Os invito a ver el siguiente gameplay que cubre el inicio del producto. Un resumen del acabado conseguido en este remake y de las mecánicas jugables que propone este Zelda:

La sencillez y utilidad de las mecánicas del título se acoplan perfectamente el ajuste jugable, produciendo en todo momento una agradable sensación. Para terminar de completar las habilidades de Link necesitaremos algunos minijuegos del mapa o pequeños retos, esto permite que cualquier tarea dentro del juego termine siendo de utilidad, minimizando lo anodino que suele ser cuando te mandan a dar algún que otro paseo, menos mal que el mapa no es muy grande y tenemos algunos puntos de viaje rápido, similar a los incluidos en otros títulos de la saga.

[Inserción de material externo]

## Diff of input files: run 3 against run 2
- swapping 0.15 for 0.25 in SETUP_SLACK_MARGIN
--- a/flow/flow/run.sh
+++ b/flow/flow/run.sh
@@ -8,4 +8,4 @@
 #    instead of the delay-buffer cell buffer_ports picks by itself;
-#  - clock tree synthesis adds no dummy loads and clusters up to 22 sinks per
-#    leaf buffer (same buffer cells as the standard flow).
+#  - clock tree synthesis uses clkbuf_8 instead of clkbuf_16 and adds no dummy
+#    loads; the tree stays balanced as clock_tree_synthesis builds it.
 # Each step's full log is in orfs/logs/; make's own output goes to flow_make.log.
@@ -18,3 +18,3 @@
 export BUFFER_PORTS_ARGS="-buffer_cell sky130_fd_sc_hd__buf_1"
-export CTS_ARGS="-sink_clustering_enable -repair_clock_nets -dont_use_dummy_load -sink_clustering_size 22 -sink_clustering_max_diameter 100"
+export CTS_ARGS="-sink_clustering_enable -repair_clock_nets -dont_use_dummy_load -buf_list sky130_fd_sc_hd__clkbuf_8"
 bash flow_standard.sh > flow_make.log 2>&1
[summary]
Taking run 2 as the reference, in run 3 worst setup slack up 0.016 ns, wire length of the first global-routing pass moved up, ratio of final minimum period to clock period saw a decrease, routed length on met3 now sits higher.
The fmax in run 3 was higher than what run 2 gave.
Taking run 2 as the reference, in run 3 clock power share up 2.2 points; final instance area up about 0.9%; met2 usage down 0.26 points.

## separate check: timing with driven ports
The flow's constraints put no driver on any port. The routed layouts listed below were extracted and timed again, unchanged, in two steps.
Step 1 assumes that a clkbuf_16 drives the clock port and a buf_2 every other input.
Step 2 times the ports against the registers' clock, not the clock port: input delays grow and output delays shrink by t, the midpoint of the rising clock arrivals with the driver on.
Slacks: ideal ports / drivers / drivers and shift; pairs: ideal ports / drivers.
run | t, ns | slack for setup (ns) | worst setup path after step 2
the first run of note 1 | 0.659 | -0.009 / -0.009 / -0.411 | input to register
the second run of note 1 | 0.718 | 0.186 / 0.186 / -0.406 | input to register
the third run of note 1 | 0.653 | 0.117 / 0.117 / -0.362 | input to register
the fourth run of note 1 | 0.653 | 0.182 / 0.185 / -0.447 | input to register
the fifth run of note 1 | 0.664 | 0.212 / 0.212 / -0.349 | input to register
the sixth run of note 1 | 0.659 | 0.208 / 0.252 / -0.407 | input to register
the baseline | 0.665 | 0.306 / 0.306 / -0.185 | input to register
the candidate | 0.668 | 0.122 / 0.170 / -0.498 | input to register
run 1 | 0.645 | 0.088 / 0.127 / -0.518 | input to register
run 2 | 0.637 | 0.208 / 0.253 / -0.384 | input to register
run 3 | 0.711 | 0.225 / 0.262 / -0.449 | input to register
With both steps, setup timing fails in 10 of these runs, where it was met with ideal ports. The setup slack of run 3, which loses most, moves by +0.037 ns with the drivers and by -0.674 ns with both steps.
This design comes from an exercise in tuning for small area on the open sky130 flow, not from production work. At most, simulation tests tie the RTL to the original design; equivalence was not proved. For run 1, only the layout was checked, not whether the RTL still works. Power is estimated from default activity; no workload was simulated.

==> flow/config.mk <==
export PLATFORM = sky130hd
export DESIGN_NAME = robotSenseTop
export DESIGN_NICKNAME = robotSenseTop
export VERILOG_FILES = /design/flow/design.v
export SDC_FILE = /design/flow/constraint.sdc
export NUM_CORES = 4
export LEC_CHECK = 0
export CAP_MARGIN = 20
export CORE_MARGIN = 2
export CORE_UTILIZATION = 40
export SLEW_MARGIN = 20
export SYNTH_HIERARCHICAL = 1
==> flow/constraint.sdc <==
create_clock -name core_clock -period 20.0 [get_ports {CLOCK_50}]
set_input_delay 4.0000 -clock core_clock [delete_from_list [all_inputs] [get_ports {CLOCK_50}]]
set_output_delay 4.0000 -clock core_clock [all_outputs]
set_load 0.01 [all_outputs]
This is an optimization exercise on Yosys and OpenROAD, whose aim is small area, a short achievable clock period and few clock cycles per item, not a production implementation. RTL that was checked went through simulation tests only; none was proved equivalent to the original. The RTL of run 3 was laid out without a check of its function. Power and IR drop assume default switching activity.

==> config.mk <==
export PLATFORM = sky130hd
export DESIGN_NAME = dns_proxy_query_classifier_table
export DESIGN_NICKNAME = dns_proxy_query_classifier_table
export VERILOG_FILES = /design/flow/design.v
export SDC_FILE = /design/flow/constraint.sdc
export NUM_CORES = 4
export LEC_CHECK = 0
export CAP_MARGIN = 20
export CORE_MARGIN = 2
export CORE_UTILIZATION = 40
export PLACE_DENSITY = 0.6
export SLEW_MARGIN = 20
==> constraint.sdc <==
create_clock -name core_clock -period 6.0 [get_ports {i_clk}]
set_input_delay 1.2000 -clock core_clock [delete_from_list [all_inputs] [get_ports {i_clk}]]
set_output_delay 1.2000 -clock core_clock [all_outputs]
set_load 0.01 [all_outputs]
==> design.v <==
package dpqc_pkg;
    localparam int DPQC_TABLE_DEPTH = 32;
    typedef enum logic [2:0] {
        ACT_FORMERR = 3'd0,
        ACT_NOTIMP  = 3'd1,
        ACT_REFUSED = 3'd2,
        ACT_FORWARD = 3'd3,
        ACT_DELIVER = 3'd4,
        ACT_DROP    = 3'd5
    } t_action;
    localparam logic [2:0] RC_NONE    = 3'd0;
    localparam logic [2:0] RC_FORMERR = 3'd1;
    localparam logic [2:0] RC_NOTIMP  = 3'd4;
    localparam logic [2:0] RC_REFUSED = 3'd5;
    localparam logic REQ_QUERY  = 1'b0;
    localparam logic REQ_ANSWER = 1'b1;
    typedef struct packed {
        logic        req_type;
        logic [15:0] txn_id;
        logic        flag_qr;
        logic        flag_z;
        logic        flag_cd;
        logic [15:0] question_count;
        logic [15:0] answer_count;
        logic [15:0] query_type;
        logic [15:0] query_class;
        logic        name_blocked;
        logic [15:0] client_port;
        logic [31:0] client_addr;
    } t_req;
    typedef struct packed {
        t_action     action;
        logic [2:0]  rcode;
        logic [15:0] dest_port;
        logic [31:0] dest_addr;
    } t_rsp;
    typedef struct packed {
        logic [15:0] id;
        logic [15:0] port;
        logic [31:0] addr;
    } t_slot;
    typedef struct packed {
        t_rsp rsp;
        logic forward;
    } t_cls;
endpackage
module dpqc_classify (
    input  dpqc_pkg::t_req i_req,
    output logic [2:0]     o_act
);
    logic w_formerr;
    logic w_notimp;
    assign w_formerr = i_req.flag_qr || i_req.flag_z || i_req.flag_cd
                    || (i_req.question_count == 16'd0)
                    || (i_req.answer_count != 16'd0)
                    || (i_req.query_type == 16'd0)
                    || (i_req.query_class == 16'd0);
    assign w_notimp  = (i_req.query_type != 16'd1) || (i_req.query_class != 16'd1);
    always_comb begin
        if (i_req.req_type == dpqc_pkg::REQ_ANSWER) begin
            o_act = dpqc_pkg::ACT_DELIVER;
        end else if (w_formerr) begin
            o_act = dpqc_pkg::ACT_FORMERR;
        end else if (w_notimp) begin
            o_act = dpqc_pkg::ACT_NOTIMP;
        end else if (i_req.name_blocked) begin
            o_act = dpqc_pkg::ACT_REFUSED;
        end else begin
            o_act = dpqc_pkg::ACT_FORWARD;
        end
    end
endmodule
module dpqc_slot_mem #(
    parameter int TABLE_DEPTH = dpqc_pkg::DPQC_TABLE_DEPTH,
    parameter int IDX_W       = $clog2(TABLE_DEPTH)
) (
    input  logic                   i_clk,
    input  logic                   i_wr_en,
    input  logic [IDX_W-1:0]       i_wr_addr,
    input  dpqc_pkg::t_slot        i_wr_data,
    input  logic                   i_full,
    input  logic [15:0]            i_q_id,
    output logic [TABLE_DEPTH-1:0] o_sel,
    output logic                   o_hit,
    input  logic [TABLE_DEPTH-1:0] i_rd_sel,
    output logic [47:0]            o_rd_pa
);
    logic [15:0] r_id   [TABLE_DEPTH];
    logic [47:0] r_pa   [TABLE_DEPTH];
    logic [TABLE_DEPTH-1:0] w_written;
    logic [TABLE_DEPTH-1:0] w_match;
    logic        w_qz;
    for (genvar i = 0; i < TABLE_DEPTH; i++) begin : g_slot
        always_ff @(posedge i_clk) begin
            if (i_wr_en && (i_wr_addr == IDX_W'(i))) begin
                r_id[i] <= i_wr_data.id;
                r_pa[i] <= {i_wr_data.port, i_wr_data.addr};
            end
        end
        assign w_written[i] = i_full || (i_wr_addr > IDX_W'(i));
        assign w_match[i]   = w_written[i] ? (r_id[i] == i_q_id) : w_qz;
    end
    assign w_qz = (i_q_id == 16'd0);
    always_comb begin
        logic w_found;
        w_found = 1'b0;
        for (int i = 0; i < TABLE_DEPTH; i++) begin
            o_sel[i] = w_match[i] && !w_found && w_written[i];
            w_found  = w_found || w_match[i];
        end
        o_hit = w_found;
    end
    always_comb begin
        o_rd_pa = '0;
        for (int i = 0; i < TABLE_DEPTH; i++) begin
            o_rd_pa = o_rd_pa | (r_pa[i] & {48{i_rd_sel[i]}});
        end
    end
endmodule
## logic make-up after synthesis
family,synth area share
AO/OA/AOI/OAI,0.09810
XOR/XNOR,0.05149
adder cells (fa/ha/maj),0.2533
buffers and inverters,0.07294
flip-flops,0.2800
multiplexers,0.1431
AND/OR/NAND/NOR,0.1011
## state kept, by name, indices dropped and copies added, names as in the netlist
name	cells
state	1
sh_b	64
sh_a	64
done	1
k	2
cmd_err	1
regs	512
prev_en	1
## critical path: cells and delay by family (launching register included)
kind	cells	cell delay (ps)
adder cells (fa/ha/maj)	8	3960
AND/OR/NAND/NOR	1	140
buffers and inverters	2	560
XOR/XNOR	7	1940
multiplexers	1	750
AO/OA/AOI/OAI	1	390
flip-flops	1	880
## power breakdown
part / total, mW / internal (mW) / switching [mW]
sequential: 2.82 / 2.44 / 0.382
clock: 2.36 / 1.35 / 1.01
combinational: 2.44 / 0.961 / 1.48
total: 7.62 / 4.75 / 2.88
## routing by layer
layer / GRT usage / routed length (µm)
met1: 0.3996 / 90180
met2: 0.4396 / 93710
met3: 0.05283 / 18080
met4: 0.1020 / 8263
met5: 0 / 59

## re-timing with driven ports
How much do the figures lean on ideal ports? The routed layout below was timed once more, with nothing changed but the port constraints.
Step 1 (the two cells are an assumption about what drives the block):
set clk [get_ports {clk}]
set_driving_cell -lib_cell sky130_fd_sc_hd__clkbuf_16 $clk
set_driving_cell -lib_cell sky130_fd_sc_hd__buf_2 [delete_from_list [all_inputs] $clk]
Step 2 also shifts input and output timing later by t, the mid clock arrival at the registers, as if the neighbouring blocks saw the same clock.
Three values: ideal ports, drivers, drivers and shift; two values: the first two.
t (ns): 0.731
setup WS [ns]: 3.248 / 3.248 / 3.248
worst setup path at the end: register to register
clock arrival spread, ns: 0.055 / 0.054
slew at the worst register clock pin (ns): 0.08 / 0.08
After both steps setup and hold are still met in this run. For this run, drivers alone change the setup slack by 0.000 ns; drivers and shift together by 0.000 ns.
Background: an optimization exercise with open tools, aiming at small area, a short achievable clock period and few clock cycles per item. Do not read the settings as production practice. Power and IR drop assume default switching activity.

==> xenon: inputs <==
==> flow/design.v (excerpt) <==
module pattern_date_time_parser_top (
    input  logic                i_clk,
    input  logic                i_rst_n,
    input  logic                i_in_valid,
    output logic                o_in_stall,
    input  logic [8:0]          i_in_data,
    output logic                o_out_valid,
    input  logic                i_out_stall,
    output logic [50:0]         o_out_data,
    input  logic                i_cfg_wr_en,
    input  logic [0:0]          i_cfg_index,
    input  logic [63:0]         i_cfg_wdata
);
Settings: LEC_CHECK=0, CAP_MARGIN=20, CORE_MARGIN=2, CORE_UTILIZATION=40, SLEW_MARGIN=20; clock period 10.5 ns.
standard.sh (not shown) runs the stock make flow with config.mk's settings and CLKGATE_MAP_FILE= SYNTH_SCRIPT=/design/flow/synth_recipe.tcl, a recipe that flattens the netlist after the stock synthesis.
==> flow/flow/run.sh <==
#!/bin/bash
# Own layout flow: the standard ORFS flow (standard.sh), unchanged except
#  - port buffers use a small fast buffer cell (every port still gets one);
set -euo pipefail
export BUFFER_PORTS_ARGS="-buffer_cell sky130_fd_sc_hd__buf_2"
export SETUP_SLACK_MARGIN=7.5
bash standard.sh > standard.log 2>&1
==> inputs of onyx, as changes to xenon <==
--- a/flow/design.v
+++ b/flow/design.v
@@ -70,43 +70,37 @@
     logic [1:0]  n_n;
     logic        bad_n, failed_n;
     logic        wr7, wry, wrleap;
     logic        we_mon, we_day, we_hour, we_min, we_sec;
     logic [3:0]  hi;
     logic [6:0]  v7;
     logic [13:0] vy;
-    logic [9:0]  y_in;
     logic        vleap, vynz;
     logic [1:0]  vmc;
     logic [2:0]  vdc;
     logic        vtok_h, vtok_m;
     logic        lo_zero, lo_div4;
     logic        matched;
     logic        day_ok, valid;
     logic [13:0] n_year;
     logic        n_leap, n_ynz;
     logic [6:0]  n_month, n_day, n_hour, n_minute, n_second;
     logic [1:0]  n_mc;
     logic [2:0]  n_dc;
     logic        n_hok, n_mok, n_sok;
-    logic [63:0] codes_sh1, codes_sh2, codes_sh3;
-    logic [3:0]  w0, w1, w2;
+    logic [63:0] codes_sh1, codes_sh2;
     logic [4:0]  idx_p1, idx_p2, idx_n;
     logic        ge_p2, ge_p3;
     logic        e_l1, e_l2, e_g2, e_g3;
     assign step = i_valid && (!r_ov || !i_out_stall);
     assign codes_sh1 = {4'd0, i_codes[63:4]};
     assign codes_sh2 = {8'd0, i_codes[63:8]};
-    assign codes_sh3 = {12'd0, i_codes[63:12]};
     always_comb begin
-        w0   = codes_sh1[{r_idx[3:1], 3'b000} +: 4];
-        w1   = codes_sh2[{r_idx[3:1], 3'b000} +: 4];
-        w2   = codes_sh3[{r_idx[3:1], 3'b000} +: 4];
-        c1   = r_idx[0] ? w1 : w0;
-        c2   = r_idx[0] ? w2 : w1;
+        c1   = codes_sh1[{r_idx[3:0], 2'b00} +: 4];
+        c2   = codes_sh2[{r_idx[3:0], 2'b00} +: 4];
         cz   = i_codes[3:0];
         e_l1   = r_idx == 5'(i_len - 5'd1);
         e_l2   = r_idx == 5'(i_len - 5'd2);
         e_g2   = r_idx == 5'(i_lf - 5'd2);
         e_g3   = r_idx == 5'(i_lf - 5'd3);
         act1   = r_act && !e_l1;
         act2   = r_act && !e_l1 && !e_l2;
@@ -175,16 +169,20 @@
         end
         idx_n = ({5{inc == 2'd2}} & idx_p2) | ({5{inc == 2'd1}} & idx_p1) |
                 ({5{inc == 2'd0}} & r_idx);
         matched = !r_failed && r_ge1 &&
                   (!r_act || !f0 || (flex0 && (r_n[0] || i_dig)) || (!flex0 && done_fx));
         hi = (flex0 && r_n == 2'd0) ? 4'd0 : r_a;
         v7 = (badn && !(flex0 && r_n == 2'd0)) ? 7'd0 : 7'(7'(i_d) + 7'(hi) * 7'd10);
-        y_in = (r_n == 2'd0) ? (yy ? 10'd19 : 10'd0) : r_year[9:0];
-        vy   = badn ? (yy ? 14'd1900 : 14'd0) : 14'(14'(y_in) * 14'd10 + 14'(i_d));
+        if (badn)
+            vy = yy ? 14'd1900 : 14'd0;
+        else if (r_n == 2'd0)
+            vy = yy ? 14'(8'd190 + 8'(i_d)) : 14'(i_d);
+        else
+            vy = 14'(r_year * 14'd10 + 14'(i_d));
         if (badn)
             vynz = yy;
         else if (r_n == 2'd0)
             vynz = yy || (i_d != 4'd0);
         else
             vynz = r_ynz || (i_d != 4'd0);
         lo_zero = (r_a == 4'd0) && (i_d == 4'd0);
@@ -324,44 +322,37 @@
     output logic [50:0]         o_out_data,
     input  logic                i_cfg_wr_en,
     input  logic [0:0]          i_cfg_index,
     input  logic [63:0]         i_cfg_wdata
 );
     logic [63:0] r_codes;
     logic [4:0]  r_len;          
-    logic        r_cz;           
-    logic [4:0]  len;            
     logic [4:0]  r_lf;           
     logic        r_hv, r_sv;     
     logic [5:0]  r_head, r_skid;
     logic [5:0]  in_item;
     logic        in_dig;
     logic        step;
     logic        head_load;
     logic [4:0]  lf;
     always_ff @(posedge i_clk) begin
         if (!i_rst_n) begin
-            r_len <= '0;
-            r_cz  <= 1'b1;
+            r_codes <= '0;
+            r_len   <= '0;
         end else if (i_cfg_wr_en) begin
             if (i_cfg_index == pdtp_pkg::C_REG_PATTERN_CODES)
-                r_cz <= 1'b0;
+                r_codes <= i_cfg_wdata;
             else
                 r_len <= i_cfg_wdata[4] ? 5'd16 : {1'b0, i_cfg_wdata[3:0]};
         end
     end
-    always_ff @(posedge i_clk) begin
-        if (i_cfg_wr_en && i_cfg_index == pdtp_pkg::C_REG_PATTERN_CODES)
-            r_codes <= i_cfg_wdata;
-    end
-    assign len = r_cz ? 5'd0 : r_len;
     always_comb begin
         lf = 5'd0;
         for (int i = 0; i < pdtp_pkg::C_MAX_CODES; i++) begin
-            if (5'(i) < len && pdtp_pkg::is_field(r_codes[4*i +: 4]))
+            if (5'(i) < r_len && pdtp_pkg::is_field(r_codes[4*i +: 4]))
                 lf = 5'(i + 1);
         end
     end
     always_ff @(posedge i_clk) begin
         r_lf <= lf;
     end
     assign in_dig  = (i_in_data[8:5] == 4'd3) && (i_in_data[4:1] <= 4'd9);
@@ -391,15 +382,15 @@
         .i_clk       (i_clk),
         .i_rst_n     (i_rst_n),
         .i_valid     (r_hv),
         .i_last      (r_head[5]),
         .i_dig       (r_head[4]),
         .i_d         (r_head[3:0]),
         .i_codes     (r_codes),
-        .i_len       (len),
+        .i_len       (r_len),
         .i_lf        (r_lf),
         .i_lf_le1    (lf <= 5'd1),
         .i_out_stall (i_out_stall),
         .o_step      (step),
         .o_valid     (o_out_valid),
         .o_data      (o_out_data)
     );
==> summary.txt <==
item                                                                      onyx                      xenon
Result of the run                             no timing/DRC/antenna violations  no timing/DRC/antenna violations
Resized Gates After CTS                                                     72                         79
Pin count of the biggest net entering global routing                        85                         66
Cells after Synth                                                         1167                        964
Post-Place Setup Slack                                                 6250 ps                    6200 ps
Internal power component                                               1260 uW                    1260 uW
Area of the multi-input gates                                    0.00641 sq mm              0.00557 sq mm
Relative slew slack                                                      52.4%                      36.4%
GRT met3 Usage                                                           3.14%                      3.83%
Summed instance area of the synthesized netlist                   0.0106 sq mm              0.00995 sq mm
Routed length on met2                                                 13700 um                   13200 um
Static Leakage                                                      0.00506 uW                 0.00482 uW
Number of clock buffers in the layout                                       18                         17
Ys flop type                                          sky130_fd_sc_hd__dfxtp_1  sky130_fd_sc_hd__edfxtp_1
Met2 Usage GRT                                                           33.7%                      34.3%
Global placer's final weighted congestion                                0.896                      0.990
Placeable core area                                               0.0260 sq mm               0.0244 sq mm
Syn Nets                                                                  1300                       1085
Maximum achievable frequency                                         0.312 GHz                  0.287 GHz
Function was not checked in any run of this note: the RTL went through the layout flow alone.

-- static timing again, ports no longer ideal --
Ports are ideal in the flow. The routed layouts listed here were re-timed in OpenROAD. Step 1 (the two cells are an assumption about what drives the block):
set clk [get_ports {i_clk}]
set_driving_cell -lib_cell sky130_fd_sc_hd__clkbuf_16 $clk
set_driving_cell -lib_cell sky130_fd_sc_hd__buf_2 [delete_from_list [all_inputs] $clk]
Step 2 adds t to the input delays and takes it off the output delays; t is the mean of the earliest and latest rising clock arrival at the registers after step 1. Input paths then give back, and output paths get back, about the clock's delay inside the block. Slacks: ideal ports / drivers / drivers and shift; pairs: ideal ports / drivers.
run	t, ns	setup WS [ns]	worst setup path after step 2	worst register clock-pin slew, ns	cell pins on the clock port's net
xenon	0.478	7.015 / 7.015 / 7.010	input to register	0.08 / 0.08	1
onyx	0.482	7.300 / 7.300 / 7.038	input to register	0.08 / 0.08	1
After both steps setup and hold are still met in every run listed. For onyx, which loses most, drivers alone change the setup slack by 0.000 ns; drivers and shift together by -0.262 ns.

Remozado gráfico excelente

Sin duda, el aspecto más llamativo del juego es el aspecto general del título, es sin duda preciosista, dejando un apartado gráfico muy atractivo para el jugador actual. El juego aparte del apartado técnico tiene muy pocas diferencias con el clásico, pero el cambio en este aspecto es abrumador. El rendimiento es mejorable y en ciertas localizaciones afecta a la propia jugabilidad. Única falla.

Tanto en personajes como los escenarios, son increíblemente inmersivos, bien recreados dando a cada zona un ambiente concreto, con su mazmorra correspondiente y sus jefes particulares. Todo recreado con una gran pericia que mantiene la esencia de clásico pero con un aspecto fuertemente llamativo y atractivo.

Sonoridad clásica

En este aspecto el juego ha mantenido el esquema de su predecesor, algo que se agradece y contribuye a la sencillez del juego, tanto la banda sonora clásica como los efectos de sonido nos recuerdan a aquellos títulos de la infancia y no desentona en ningún momento con el juego, ayudando a generar inmersión gracias al remodelado gráfico.

Para acabar

El remake The Legend of Zelda: Link’s Awakening en general es un juego redondo, un título en el que no aprecias que sobre ni falte nada, conseguido a través de su sencillez, convirtiéndolo sin duda en un indispensable de la consola de Nintendo, más aún si no jugasteis el clásico en los 90’s. Mantiene lo mejor de aquel juego e implementa un apartado gráfico maravilloso lo que ofrece un resultado global excelente.

Para todos aquellos que sean lo suficientemente jóvenes descubrirán como estos clásicos a través de sencillas mecánicas generaban un gran arquetipo de juego sin grandes alardes que generaban experiencias de una gran sencillez, pero de un increíble entretenimiento.